[Stored items]
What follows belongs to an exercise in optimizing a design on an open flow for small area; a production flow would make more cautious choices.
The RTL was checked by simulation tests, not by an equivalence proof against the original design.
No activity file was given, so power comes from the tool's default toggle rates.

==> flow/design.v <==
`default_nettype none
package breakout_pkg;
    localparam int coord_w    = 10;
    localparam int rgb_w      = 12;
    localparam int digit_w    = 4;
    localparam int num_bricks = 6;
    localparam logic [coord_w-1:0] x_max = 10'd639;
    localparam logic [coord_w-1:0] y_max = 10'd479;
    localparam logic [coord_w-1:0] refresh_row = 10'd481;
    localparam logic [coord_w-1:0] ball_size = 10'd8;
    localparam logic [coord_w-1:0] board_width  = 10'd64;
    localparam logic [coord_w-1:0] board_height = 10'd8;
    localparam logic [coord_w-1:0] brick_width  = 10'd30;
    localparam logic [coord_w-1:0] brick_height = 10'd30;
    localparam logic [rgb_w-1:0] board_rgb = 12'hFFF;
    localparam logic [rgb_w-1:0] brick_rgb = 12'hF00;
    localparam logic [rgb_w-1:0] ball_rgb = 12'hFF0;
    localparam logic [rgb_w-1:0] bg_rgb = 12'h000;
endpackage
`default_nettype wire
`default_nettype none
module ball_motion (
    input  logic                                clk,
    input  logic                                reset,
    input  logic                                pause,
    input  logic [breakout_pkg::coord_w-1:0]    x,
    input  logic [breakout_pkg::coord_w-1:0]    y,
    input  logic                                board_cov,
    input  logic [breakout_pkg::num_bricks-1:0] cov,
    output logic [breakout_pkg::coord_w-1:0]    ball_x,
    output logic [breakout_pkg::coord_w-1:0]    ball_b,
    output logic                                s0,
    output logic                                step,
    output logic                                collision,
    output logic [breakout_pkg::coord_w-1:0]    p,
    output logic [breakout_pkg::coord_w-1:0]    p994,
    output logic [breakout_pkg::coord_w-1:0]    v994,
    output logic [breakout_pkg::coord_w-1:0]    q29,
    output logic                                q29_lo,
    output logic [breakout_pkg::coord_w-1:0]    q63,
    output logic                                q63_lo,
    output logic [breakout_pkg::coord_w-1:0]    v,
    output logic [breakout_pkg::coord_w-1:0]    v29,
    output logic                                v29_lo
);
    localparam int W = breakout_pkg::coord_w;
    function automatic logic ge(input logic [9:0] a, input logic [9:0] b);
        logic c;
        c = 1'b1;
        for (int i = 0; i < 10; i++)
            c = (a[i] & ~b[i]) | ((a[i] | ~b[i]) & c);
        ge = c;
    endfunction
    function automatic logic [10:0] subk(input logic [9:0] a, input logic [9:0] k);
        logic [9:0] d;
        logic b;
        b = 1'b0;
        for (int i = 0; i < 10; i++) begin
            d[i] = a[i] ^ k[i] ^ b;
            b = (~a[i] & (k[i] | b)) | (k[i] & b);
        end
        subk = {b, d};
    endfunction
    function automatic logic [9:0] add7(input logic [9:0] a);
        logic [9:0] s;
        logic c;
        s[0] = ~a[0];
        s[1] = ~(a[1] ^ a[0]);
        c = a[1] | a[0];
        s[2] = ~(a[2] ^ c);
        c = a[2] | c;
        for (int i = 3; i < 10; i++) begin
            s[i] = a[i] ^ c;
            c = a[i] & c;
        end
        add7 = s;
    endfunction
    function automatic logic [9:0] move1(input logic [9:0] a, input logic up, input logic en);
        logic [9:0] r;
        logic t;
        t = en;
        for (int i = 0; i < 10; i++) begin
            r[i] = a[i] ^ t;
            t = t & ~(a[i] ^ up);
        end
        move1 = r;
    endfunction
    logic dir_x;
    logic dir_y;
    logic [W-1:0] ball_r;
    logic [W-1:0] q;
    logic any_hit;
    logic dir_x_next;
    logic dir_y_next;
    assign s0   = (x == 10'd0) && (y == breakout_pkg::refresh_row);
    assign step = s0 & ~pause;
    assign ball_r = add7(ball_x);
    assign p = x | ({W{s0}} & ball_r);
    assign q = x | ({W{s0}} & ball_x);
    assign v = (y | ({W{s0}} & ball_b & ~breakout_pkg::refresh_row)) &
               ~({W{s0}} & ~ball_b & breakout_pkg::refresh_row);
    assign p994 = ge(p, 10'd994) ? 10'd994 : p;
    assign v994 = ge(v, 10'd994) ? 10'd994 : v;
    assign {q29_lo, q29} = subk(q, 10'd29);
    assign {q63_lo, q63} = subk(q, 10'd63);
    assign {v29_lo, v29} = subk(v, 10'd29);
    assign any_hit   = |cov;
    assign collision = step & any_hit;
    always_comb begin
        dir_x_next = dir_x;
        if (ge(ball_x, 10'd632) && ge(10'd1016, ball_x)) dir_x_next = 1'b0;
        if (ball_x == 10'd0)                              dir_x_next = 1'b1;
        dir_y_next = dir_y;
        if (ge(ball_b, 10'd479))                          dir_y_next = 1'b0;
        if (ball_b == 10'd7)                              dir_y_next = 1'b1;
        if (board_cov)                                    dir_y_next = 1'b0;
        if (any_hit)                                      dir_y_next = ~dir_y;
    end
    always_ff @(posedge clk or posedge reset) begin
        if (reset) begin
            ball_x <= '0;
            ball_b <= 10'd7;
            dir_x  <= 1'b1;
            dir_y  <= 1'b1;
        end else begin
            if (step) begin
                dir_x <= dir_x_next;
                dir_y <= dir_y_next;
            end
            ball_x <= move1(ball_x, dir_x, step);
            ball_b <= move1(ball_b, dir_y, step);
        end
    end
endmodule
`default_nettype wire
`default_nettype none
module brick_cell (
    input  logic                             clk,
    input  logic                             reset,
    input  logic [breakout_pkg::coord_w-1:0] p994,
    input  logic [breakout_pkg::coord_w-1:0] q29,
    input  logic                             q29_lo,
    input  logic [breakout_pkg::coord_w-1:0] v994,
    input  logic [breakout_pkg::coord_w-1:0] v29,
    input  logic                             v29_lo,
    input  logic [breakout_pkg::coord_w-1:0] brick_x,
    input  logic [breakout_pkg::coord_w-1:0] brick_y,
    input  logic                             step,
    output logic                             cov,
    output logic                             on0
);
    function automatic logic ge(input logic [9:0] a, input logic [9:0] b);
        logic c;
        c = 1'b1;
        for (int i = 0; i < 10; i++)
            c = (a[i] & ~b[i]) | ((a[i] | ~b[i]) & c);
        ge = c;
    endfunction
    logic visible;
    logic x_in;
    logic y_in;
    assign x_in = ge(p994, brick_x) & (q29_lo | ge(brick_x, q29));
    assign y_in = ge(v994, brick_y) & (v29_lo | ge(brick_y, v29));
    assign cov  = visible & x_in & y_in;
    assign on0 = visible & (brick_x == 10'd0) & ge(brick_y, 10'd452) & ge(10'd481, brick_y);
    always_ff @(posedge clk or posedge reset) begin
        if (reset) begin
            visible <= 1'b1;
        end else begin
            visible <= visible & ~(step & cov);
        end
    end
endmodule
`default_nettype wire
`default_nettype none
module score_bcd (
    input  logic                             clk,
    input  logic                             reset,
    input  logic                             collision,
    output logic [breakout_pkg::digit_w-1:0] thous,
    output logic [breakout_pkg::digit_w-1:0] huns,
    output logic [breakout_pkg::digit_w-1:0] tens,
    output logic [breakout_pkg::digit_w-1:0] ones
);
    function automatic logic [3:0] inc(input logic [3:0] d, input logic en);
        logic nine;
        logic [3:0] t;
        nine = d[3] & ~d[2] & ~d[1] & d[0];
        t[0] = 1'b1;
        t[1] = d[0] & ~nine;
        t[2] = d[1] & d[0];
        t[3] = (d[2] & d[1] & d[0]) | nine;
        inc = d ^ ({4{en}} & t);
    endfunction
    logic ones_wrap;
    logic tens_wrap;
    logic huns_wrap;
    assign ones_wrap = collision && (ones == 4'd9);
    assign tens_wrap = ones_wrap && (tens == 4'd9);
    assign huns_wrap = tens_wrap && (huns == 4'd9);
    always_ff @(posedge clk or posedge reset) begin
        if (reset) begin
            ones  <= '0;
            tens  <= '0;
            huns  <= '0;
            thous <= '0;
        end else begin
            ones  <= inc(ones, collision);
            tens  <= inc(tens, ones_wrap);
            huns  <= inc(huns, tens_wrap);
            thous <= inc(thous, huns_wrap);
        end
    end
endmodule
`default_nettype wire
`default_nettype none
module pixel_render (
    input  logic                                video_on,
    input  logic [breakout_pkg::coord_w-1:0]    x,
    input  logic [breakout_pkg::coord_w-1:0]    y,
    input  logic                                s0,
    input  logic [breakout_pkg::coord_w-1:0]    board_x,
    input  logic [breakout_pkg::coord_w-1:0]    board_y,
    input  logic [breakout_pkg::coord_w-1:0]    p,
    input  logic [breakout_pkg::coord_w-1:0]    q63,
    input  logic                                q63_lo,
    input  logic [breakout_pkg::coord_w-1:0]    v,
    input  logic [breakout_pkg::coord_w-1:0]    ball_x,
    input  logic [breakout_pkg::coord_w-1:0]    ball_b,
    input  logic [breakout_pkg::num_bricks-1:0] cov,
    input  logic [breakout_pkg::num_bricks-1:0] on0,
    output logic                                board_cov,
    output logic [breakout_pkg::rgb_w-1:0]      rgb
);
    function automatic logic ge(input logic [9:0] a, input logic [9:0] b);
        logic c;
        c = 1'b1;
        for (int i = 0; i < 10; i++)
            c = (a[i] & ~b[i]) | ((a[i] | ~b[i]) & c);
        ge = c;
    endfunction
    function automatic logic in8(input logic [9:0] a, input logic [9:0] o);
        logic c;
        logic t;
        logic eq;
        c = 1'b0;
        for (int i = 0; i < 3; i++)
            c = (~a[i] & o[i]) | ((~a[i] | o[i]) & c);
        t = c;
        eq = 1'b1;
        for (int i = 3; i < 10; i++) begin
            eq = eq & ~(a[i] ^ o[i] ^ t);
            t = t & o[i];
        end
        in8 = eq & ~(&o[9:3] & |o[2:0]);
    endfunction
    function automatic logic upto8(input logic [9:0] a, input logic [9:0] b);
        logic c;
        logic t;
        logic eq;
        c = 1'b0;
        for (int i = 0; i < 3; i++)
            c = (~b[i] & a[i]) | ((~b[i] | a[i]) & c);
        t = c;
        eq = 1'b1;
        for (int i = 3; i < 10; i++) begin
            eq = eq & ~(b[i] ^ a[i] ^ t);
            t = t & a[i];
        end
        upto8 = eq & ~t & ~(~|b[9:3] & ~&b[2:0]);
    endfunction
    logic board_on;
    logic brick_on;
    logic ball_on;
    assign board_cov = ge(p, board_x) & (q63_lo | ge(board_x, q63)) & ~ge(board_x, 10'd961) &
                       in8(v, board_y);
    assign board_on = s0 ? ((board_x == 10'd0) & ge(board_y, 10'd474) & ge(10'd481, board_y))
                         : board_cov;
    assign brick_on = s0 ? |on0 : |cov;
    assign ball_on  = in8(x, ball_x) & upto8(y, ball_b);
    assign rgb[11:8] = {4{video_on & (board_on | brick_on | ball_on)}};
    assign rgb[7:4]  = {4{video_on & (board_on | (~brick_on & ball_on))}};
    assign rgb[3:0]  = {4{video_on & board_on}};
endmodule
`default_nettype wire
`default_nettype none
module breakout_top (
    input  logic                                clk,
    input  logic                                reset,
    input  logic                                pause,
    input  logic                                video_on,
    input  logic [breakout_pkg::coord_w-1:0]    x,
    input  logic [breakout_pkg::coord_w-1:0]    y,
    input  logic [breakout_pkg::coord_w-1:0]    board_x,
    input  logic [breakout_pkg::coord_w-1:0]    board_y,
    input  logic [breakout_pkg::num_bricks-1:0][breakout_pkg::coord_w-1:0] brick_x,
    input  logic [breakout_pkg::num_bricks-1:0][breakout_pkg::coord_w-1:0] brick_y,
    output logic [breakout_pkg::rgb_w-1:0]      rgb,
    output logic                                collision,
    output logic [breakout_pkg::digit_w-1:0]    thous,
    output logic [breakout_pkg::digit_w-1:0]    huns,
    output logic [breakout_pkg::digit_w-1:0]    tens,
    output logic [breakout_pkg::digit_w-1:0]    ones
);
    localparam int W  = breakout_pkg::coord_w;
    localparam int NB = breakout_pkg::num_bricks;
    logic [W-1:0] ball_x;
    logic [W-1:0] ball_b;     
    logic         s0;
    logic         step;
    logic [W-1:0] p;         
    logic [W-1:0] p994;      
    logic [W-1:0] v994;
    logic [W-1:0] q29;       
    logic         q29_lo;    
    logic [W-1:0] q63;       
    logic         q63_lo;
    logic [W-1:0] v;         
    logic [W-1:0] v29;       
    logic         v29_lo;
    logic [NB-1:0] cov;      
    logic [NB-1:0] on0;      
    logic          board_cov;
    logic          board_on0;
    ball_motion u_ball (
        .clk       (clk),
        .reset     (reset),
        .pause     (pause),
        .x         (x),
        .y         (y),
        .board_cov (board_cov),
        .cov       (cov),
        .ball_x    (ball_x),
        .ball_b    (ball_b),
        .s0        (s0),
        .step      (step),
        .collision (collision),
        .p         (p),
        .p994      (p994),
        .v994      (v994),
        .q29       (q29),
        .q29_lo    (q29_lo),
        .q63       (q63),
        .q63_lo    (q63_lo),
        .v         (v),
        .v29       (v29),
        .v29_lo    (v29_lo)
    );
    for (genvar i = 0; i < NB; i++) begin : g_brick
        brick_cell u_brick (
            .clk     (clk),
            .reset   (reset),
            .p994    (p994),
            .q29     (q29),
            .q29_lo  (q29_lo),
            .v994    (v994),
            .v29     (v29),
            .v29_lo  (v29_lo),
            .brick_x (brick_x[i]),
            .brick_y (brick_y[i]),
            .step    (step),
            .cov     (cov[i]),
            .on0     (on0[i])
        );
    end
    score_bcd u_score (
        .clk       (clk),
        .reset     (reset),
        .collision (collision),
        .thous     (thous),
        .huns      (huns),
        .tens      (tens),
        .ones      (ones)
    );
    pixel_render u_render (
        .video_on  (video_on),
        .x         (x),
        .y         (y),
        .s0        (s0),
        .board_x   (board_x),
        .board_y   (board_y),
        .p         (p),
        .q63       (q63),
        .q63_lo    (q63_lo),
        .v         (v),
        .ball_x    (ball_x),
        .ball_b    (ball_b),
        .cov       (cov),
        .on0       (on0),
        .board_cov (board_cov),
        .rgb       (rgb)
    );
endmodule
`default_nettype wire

**Try it:**
Out of the preceding entries, pull every line containing the string "step".

**Response to this exercise:**
    output logic                                step,
    assign step = s0 & ~pause;
    assign collision = step & any_hit;
            if (step) begin
            ball_x <= move1(ball_x, dir_x, step);
            ball_b <= move1(ball_b, dir_y, step);
    input  logic                             step,
            visible <= visible & ~(step & cov);
    logic         step;
        .step      (step),
            .step    (step),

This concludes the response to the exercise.